**ACTION ITEM:**
What is wanted is an exact copy of the lines from the top of the listing through the line containing "setup reg to".

┄┄┄┄┄┄

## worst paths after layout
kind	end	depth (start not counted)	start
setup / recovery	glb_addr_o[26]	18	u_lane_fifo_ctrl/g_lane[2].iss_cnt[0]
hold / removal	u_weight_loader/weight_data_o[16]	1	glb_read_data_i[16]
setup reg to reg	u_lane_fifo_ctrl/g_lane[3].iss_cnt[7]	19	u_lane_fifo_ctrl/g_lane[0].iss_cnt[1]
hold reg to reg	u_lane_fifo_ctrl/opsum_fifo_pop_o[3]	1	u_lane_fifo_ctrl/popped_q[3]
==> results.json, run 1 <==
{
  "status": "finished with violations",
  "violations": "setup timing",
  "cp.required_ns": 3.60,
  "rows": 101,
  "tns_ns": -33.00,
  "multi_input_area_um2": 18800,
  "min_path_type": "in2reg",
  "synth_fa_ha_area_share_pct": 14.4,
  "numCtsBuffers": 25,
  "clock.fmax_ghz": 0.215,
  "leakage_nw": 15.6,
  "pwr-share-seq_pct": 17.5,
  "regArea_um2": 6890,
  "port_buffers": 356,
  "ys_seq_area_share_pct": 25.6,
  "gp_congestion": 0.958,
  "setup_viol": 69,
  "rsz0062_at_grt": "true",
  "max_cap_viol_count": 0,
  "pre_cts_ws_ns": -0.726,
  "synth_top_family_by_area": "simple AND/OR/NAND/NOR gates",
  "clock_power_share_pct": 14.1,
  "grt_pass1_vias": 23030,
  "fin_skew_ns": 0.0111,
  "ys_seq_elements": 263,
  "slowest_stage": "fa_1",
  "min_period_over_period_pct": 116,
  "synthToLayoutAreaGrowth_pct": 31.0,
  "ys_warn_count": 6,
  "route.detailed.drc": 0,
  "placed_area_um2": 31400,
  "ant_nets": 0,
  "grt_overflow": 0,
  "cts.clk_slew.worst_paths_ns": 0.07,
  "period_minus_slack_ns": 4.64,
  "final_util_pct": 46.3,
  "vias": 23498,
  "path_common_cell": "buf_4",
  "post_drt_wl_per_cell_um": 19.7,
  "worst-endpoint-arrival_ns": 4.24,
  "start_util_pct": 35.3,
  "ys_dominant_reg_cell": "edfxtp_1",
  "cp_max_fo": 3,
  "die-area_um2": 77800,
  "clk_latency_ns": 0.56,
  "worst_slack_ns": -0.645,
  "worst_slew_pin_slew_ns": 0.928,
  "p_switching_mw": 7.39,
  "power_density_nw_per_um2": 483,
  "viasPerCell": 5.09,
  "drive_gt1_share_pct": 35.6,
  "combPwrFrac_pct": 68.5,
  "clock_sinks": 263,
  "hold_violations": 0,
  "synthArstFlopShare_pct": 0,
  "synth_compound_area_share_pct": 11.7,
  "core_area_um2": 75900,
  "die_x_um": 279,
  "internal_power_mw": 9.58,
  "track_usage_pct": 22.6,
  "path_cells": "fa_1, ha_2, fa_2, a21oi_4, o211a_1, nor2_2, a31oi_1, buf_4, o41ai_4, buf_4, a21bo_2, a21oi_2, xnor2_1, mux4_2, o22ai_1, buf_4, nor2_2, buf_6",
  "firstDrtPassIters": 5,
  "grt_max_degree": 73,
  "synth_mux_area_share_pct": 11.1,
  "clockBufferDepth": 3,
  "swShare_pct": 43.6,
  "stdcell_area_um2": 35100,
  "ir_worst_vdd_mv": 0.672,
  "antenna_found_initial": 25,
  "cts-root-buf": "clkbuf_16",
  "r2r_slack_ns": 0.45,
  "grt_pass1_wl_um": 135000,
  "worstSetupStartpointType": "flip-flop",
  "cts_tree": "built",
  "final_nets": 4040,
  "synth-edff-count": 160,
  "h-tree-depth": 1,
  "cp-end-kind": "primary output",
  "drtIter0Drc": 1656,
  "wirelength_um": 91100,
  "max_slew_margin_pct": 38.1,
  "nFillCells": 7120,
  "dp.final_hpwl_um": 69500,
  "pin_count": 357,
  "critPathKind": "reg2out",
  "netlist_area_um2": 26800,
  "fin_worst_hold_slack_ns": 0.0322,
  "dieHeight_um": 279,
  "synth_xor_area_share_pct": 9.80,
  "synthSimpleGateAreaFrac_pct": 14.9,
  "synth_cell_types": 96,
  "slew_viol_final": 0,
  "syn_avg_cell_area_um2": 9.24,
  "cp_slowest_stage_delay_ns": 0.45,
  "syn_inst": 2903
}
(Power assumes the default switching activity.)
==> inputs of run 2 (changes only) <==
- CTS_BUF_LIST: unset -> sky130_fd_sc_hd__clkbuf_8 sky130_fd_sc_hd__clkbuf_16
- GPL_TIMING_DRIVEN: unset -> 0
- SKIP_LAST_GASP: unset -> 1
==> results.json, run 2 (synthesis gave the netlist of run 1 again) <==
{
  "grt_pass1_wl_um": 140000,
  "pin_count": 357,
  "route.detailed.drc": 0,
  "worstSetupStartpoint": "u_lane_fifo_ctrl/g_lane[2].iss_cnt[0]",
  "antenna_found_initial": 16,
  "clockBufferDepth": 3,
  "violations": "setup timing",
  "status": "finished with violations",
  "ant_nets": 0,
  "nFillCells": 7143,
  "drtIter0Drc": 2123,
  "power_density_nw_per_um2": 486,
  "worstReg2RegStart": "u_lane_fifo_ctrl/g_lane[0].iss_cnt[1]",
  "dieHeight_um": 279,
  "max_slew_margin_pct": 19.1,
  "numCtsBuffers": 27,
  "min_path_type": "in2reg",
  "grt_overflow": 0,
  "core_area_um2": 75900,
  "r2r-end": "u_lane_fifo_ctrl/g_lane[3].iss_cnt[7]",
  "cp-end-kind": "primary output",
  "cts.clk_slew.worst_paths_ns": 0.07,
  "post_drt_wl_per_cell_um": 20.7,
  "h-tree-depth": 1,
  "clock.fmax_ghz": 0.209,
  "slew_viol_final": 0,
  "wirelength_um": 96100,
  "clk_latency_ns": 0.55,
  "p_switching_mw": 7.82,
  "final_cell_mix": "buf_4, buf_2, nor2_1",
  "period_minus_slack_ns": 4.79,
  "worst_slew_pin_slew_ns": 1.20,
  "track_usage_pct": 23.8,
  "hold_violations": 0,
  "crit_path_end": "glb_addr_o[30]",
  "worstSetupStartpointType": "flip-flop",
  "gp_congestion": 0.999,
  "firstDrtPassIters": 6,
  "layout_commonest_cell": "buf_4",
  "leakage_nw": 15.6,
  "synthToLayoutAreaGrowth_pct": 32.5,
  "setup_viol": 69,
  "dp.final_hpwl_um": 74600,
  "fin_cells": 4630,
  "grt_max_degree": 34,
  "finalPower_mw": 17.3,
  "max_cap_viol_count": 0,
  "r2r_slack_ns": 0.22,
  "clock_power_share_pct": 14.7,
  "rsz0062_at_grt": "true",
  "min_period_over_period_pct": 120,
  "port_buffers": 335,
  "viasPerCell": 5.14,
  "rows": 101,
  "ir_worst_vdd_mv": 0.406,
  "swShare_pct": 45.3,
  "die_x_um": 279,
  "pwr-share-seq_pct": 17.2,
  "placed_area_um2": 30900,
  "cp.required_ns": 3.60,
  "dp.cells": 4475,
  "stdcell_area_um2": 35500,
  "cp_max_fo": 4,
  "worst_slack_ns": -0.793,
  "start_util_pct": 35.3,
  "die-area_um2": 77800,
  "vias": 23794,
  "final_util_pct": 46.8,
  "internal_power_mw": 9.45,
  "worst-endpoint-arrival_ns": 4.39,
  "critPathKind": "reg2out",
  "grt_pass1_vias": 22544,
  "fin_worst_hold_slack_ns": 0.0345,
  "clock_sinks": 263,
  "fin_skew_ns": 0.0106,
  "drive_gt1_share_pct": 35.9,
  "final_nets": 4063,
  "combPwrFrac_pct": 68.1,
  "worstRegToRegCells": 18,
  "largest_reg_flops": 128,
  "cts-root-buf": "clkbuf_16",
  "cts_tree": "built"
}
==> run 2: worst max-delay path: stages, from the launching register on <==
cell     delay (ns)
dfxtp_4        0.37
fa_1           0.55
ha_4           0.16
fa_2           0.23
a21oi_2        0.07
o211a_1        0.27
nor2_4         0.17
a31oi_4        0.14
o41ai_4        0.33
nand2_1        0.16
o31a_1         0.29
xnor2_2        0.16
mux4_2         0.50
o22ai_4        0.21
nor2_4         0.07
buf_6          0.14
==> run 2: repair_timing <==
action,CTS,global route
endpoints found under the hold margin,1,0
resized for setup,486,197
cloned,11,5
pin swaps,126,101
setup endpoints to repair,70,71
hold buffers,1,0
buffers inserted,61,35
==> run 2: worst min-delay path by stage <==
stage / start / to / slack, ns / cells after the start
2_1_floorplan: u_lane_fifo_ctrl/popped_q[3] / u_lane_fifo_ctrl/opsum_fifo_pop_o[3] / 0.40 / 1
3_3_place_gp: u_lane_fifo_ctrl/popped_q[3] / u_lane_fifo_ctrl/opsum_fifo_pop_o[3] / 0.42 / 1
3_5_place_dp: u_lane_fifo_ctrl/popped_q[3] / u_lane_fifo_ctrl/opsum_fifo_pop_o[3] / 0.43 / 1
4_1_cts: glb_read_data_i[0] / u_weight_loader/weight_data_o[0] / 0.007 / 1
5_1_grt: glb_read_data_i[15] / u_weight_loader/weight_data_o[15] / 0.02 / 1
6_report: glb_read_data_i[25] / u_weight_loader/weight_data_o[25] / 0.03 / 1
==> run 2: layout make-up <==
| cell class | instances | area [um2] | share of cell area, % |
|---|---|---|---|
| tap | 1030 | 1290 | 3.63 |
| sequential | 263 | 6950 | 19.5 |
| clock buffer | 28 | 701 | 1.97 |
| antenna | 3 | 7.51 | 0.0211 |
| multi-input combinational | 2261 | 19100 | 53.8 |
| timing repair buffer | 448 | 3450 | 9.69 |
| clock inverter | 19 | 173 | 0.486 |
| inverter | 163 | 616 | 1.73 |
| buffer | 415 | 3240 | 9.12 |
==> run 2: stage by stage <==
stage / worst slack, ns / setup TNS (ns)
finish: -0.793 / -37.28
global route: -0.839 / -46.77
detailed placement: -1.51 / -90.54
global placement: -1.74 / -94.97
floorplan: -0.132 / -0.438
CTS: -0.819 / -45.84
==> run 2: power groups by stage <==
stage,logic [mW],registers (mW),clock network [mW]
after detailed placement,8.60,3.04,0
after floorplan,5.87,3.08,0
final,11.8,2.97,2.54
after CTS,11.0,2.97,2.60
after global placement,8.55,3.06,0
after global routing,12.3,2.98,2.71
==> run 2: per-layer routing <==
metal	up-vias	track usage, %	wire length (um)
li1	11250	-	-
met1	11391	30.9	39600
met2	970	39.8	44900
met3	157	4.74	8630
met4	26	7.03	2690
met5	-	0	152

┄┄┄┄┄┄

**YOUR RESPONSE:**
## worst paths after layout
kind	end	depth (start not counted)	start
setup / recovery	glb_addr_o[26]	18	u_lane_fifo_ctrl/g_lane[2].iss_cnt[0]
hold / removal	u_weight_loader/weight_data_o[16]	1	glb_read_data_i[16]
setup reg to reg	u_lane_fifo_ctrl/g_lane[3].iss_cnt[7]	19	u_lane_fifo_ctrl/g_lane[0].iss_cnt[1]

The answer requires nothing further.